Exercise brief
I'd like every record written out again, exactly as it is.

Provided entries
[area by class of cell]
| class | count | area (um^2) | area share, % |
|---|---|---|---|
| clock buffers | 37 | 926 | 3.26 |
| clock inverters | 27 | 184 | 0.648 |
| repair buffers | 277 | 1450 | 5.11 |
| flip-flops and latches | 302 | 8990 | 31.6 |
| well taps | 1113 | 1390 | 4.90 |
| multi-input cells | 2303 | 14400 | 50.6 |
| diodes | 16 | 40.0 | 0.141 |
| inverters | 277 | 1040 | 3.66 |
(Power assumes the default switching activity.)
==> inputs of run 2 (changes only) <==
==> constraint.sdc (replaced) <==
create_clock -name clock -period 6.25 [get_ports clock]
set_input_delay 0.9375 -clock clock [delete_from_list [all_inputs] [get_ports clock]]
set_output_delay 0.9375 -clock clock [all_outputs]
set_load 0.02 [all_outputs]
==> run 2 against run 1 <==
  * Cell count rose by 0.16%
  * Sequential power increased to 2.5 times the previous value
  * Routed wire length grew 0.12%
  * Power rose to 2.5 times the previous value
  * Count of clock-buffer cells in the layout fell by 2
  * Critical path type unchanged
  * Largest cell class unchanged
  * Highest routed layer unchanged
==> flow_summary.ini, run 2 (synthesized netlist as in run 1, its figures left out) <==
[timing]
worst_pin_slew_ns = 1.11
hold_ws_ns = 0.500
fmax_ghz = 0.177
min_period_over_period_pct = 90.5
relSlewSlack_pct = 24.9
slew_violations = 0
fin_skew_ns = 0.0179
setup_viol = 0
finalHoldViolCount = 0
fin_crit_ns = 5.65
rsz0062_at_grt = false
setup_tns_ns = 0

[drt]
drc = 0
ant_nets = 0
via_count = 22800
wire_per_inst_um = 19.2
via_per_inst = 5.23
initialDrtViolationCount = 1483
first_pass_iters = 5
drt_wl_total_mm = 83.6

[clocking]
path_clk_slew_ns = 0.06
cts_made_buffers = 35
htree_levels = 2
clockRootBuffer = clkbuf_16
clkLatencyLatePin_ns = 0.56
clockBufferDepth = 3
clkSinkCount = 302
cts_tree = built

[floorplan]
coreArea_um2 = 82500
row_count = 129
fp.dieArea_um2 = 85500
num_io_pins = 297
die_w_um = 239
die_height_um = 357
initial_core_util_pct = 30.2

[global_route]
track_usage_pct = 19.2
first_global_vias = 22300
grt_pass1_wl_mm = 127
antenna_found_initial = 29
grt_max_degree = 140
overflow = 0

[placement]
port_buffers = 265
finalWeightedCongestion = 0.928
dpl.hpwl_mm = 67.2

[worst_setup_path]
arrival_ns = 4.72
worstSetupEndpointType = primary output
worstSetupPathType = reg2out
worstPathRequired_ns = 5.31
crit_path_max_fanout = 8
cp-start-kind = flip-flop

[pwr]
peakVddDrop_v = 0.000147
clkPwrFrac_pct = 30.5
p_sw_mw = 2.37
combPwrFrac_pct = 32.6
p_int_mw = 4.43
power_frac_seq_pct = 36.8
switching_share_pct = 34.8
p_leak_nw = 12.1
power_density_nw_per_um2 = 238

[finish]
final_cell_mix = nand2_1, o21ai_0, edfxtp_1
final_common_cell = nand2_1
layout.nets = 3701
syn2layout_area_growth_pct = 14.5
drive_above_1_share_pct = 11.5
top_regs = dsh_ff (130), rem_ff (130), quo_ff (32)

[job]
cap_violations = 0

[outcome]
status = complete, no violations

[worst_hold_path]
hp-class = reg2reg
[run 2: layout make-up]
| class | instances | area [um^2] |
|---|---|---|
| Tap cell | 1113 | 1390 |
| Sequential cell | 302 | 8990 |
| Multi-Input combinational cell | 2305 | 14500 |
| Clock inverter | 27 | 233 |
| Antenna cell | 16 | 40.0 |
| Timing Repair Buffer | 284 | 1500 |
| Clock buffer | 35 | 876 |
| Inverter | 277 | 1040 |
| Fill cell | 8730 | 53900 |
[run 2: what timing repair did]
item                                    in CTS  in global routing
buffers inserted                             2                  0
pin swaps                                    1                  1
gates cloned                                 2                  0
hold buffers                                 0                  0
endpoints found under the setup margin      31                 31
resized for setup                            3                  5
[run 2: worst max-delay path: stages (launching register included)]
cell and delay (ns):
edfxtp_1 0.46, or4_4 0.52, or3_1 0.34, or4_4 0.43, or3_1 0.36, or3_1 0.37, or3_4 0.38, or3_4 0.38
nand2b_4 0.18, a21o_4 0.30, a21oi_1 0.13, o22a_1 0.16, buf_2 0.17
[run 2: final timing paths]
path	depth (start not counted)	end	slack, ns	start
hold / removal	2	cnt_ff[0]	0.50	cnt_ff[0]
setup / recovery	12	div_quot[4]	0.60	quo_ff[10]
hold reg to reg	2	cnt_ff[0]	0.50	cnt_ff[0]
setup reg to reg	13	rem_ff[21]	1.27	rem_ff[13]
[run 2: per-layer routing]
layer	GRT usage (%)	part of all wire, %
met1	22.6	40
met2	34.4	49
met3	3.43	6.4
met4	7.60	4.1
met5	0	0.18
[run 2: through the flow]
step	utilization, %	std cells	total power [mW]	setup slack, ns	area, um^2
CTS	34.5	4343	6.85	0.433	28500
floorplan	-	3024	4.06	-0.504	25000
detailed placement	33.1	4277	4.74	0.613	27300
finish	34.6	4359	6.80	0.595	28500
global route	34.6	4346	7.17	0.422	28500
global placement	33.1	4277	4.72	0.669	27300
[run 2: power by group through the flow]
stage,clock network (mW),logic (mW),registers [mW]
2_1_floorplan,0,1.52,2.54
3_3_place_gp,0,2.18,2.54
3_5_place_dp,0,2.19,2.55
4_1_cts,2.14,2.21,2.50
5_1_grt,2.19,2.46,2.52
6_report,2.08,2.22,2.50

Reply to the exercise
[area by class of cell]
| class | count | area (um^2) | area share, % |
|---|---|---|---|
| clock buffers | 37 | 926 | 3.26 |
| clock inverters | 27 | 184 | 0.648 |
| repair buffers | 277 | 1450 | 5.11 |
| flip-flops and latches | 302 | 8990 | 31.6 |
| well taps | 1113 | 1390 | 4.90 |
| multi-input cells | 2303 | 14400 | 50.6 |
| diodes | 16 | 40.0 | 0.141 |
| inverters | 277 | 1040 | 3.66 |
(Power assumes the default switching activity.)
==> inputs of run 2 (changes only) <==
==> constraint.sdc (replaced) <==
create_clock -name clock -period 6.25 [get_ports clock]
set_input_delay 0.9375 -clock clock [delete_from_list [all_inputs] [get_ports clock]]
set_output_delay 0.9375 -clock clock [all_outputs]
set_load 0.02 [all_outputs]
==> run 2 against run 1 <==
  * Cell count rose by 0.16%
  * Sequential power increased to 2.5 times the previous value
  * Routed wire length grew 0.12%
  * Power rose to 2.5 times the previous value
  * Count of clock-buffer cells in the layout fell by 2
  * Critical path type unchanged
  * Largest cell class unchanged
  * Highest routed layer unchanged
==> flow_summary.ini, run 2 (synthesized netlist as in run 1, its figures left out) <==
[timing]
worst_pin_slew_ns = 1.11
hold_ws_ns = 0.500
fmax_ghz = 0.177
min_period_over_period_pct = 90.5
relSlewSlack_pct = 24.9
slew_violations = 0
fin_skew_ns = 0.0179
setup_viol = 0
finalHoldViolCount = 0
fin_crit_ns = 5.65
rsz0062_at_grt = false
setup_tns_ns = 0

[drt]
drc = 0
ant_nets = 0
via_count = 22800
wire_per_inst_um = 19.2
via_per_inst = 5.23
initialDrtViolationCount = 1483
first_pass_iters = 5
drt_wl_total_mm = 83.6

[clocking]
path_clk_slew_ns = 0.06
cts_made_buffers = 35
htree_levels = 2
clockRootBuffer = clkbuf_16
clkLatencyLatePin_ns = 0.56
clockBufferDepth = 3
clkSinkCount = 302
cts_tree = built

[floorplan]
coreArea_um2 = 82500
row_count = 129
fp.dieArea_um2 = 85500
num_io_pins = 297
die_w_um = 239
die_height_um = 357
initial_core_util_pct = 30.2

[global_route]
track_usage_pct = 19.2
first_global_vias = 22300
grt_pass1_wl_mm = 127
antenna_found_initial = 29
grt_max_degree = 140
overflow = 0

[placement]
port_buffers = 265
finalWeightedCongestion = 0.928
dpl.hpwl_mm = 67.2

[worst_setup_path]
arrival_ns = 4.72
worstSetupEndpointType = primary output
worstSetupPathType = reg2out
worstPathRequired_ns = 5.31
crit_path_max_fanout = 8
cp-start-kind = flip-flop

[pwr]
peakVddDrop_v = 0.000147
clkPwrFrac_pct = 30.5
p_sw_mw = 2.37
combPwrFrac_pct = 32.6
p_int_mw = 4.43
power_frac_seq_pct = 36.8
switching_share_pct = 34.8
p_leak_nw = 12.1
power_density_nw_per_um2 = 238

[finish]
final_cell_mix = nand2_1, o21ai_0, edfxtp_1
final_common_cell = nand2_1
layout.nets = 3701
syn2layout_area_growth_pct = 14.5
drive_above_1_share_pct = 11.5
top_regs = dsh_ff (130), rem_ff (130), quo_ff (32)

[job]
cap_violations = 0

[outcome]
status = complete, no violations

[worst_hold_path]
hp-class = reg2reg
[run 2: layout make-up]
| class | instances | area [um^2] |
|---|---|---|
| Tap cell | 1113 | 1390 |
| Sequential cell | 302 | 8990 |
| Multi-Input combinational cell | 2305 | 14500 |
| Clock inverter | 27 | 233 |
| Antenna cell | 16 | 40.0 |
| Timing Repair Buffer | 284 | 1500 |
| Clock buffer | 35 | 876 |
| Inverter | 277 | 1040 |
| Fill cell | 8730 | 53900 |
[run 2: what timing repair did]
item                                    in CTS  in global routing
buffers inserted                             2                  0
pin swaps                                    1                  1
gates cloned                                 2                  0
hold buffers                                 0                  0
endpoints found under the setup margin      31                 31
resized for setup                            3                  5
[run 2: worst max-delay path: stages (launching register included)]
cell and delay (ns):
edfxtp_1 0.46, or4_4 0.52, or3_1 0.34, or4_4 0.43, or3_1 0.36, or3_1 0.37, or3_4 0.38, or3_4 0.38
nand2b_4 0.18, a21o_4 0.30, a21oi_1 0.13, o22a_1 0.16, buf_2 0.17
[run 2: final timing paths]
path	depth (start not counted)	end	slack, ns	start
hold / removal	2	cnt_ff[0]	0.50	cnt_ff[0]
setup / recovery	12	div_quot[4]	0.60	quo_ff[10]
hold reg to reg	2	cnt_ff[0]	0.50	cnt_ff[0]
setup reg to reg	13	rem_ff[21]	1.27	rem_ff[13]
[run 2: per-layer routing]
layer	GRT usage (%)	part of all wire, %
met1	22.6	40
met2	34.4	49
met3	3.43	6.4
met4	7.60	4.1
met5	0	0.18
[run 2: through the flow]
step	utilization, %	std cells	total power [mW]	setup slack, ns	area, um^2
CTS	34.5	4343	6.85	0.433	28500
floorplan	-	3024	4.06	-0.504	25000
detailed placement	33.1	4277	4.74	0.613	27300
finish	34.6	4359	6.80	0.595	28500
global route	34.6	4346	7.17	0.422	28500
global placement	33.1	4277	4.72	0.669	27300
[run 2: power by group through the flow]
stage,clock network (mW),logic (mW),registers [mW]
2_1_floorplan,0,1.52,2.54
3_3_place_gp,0,2.18,2.54
3_5_place_dp,0,2.19,2.55
4_1_cts,2.14,2.21,2.50
5_1_grt,2.19,2.46,2.52
6_report,2.08,2.22,2.50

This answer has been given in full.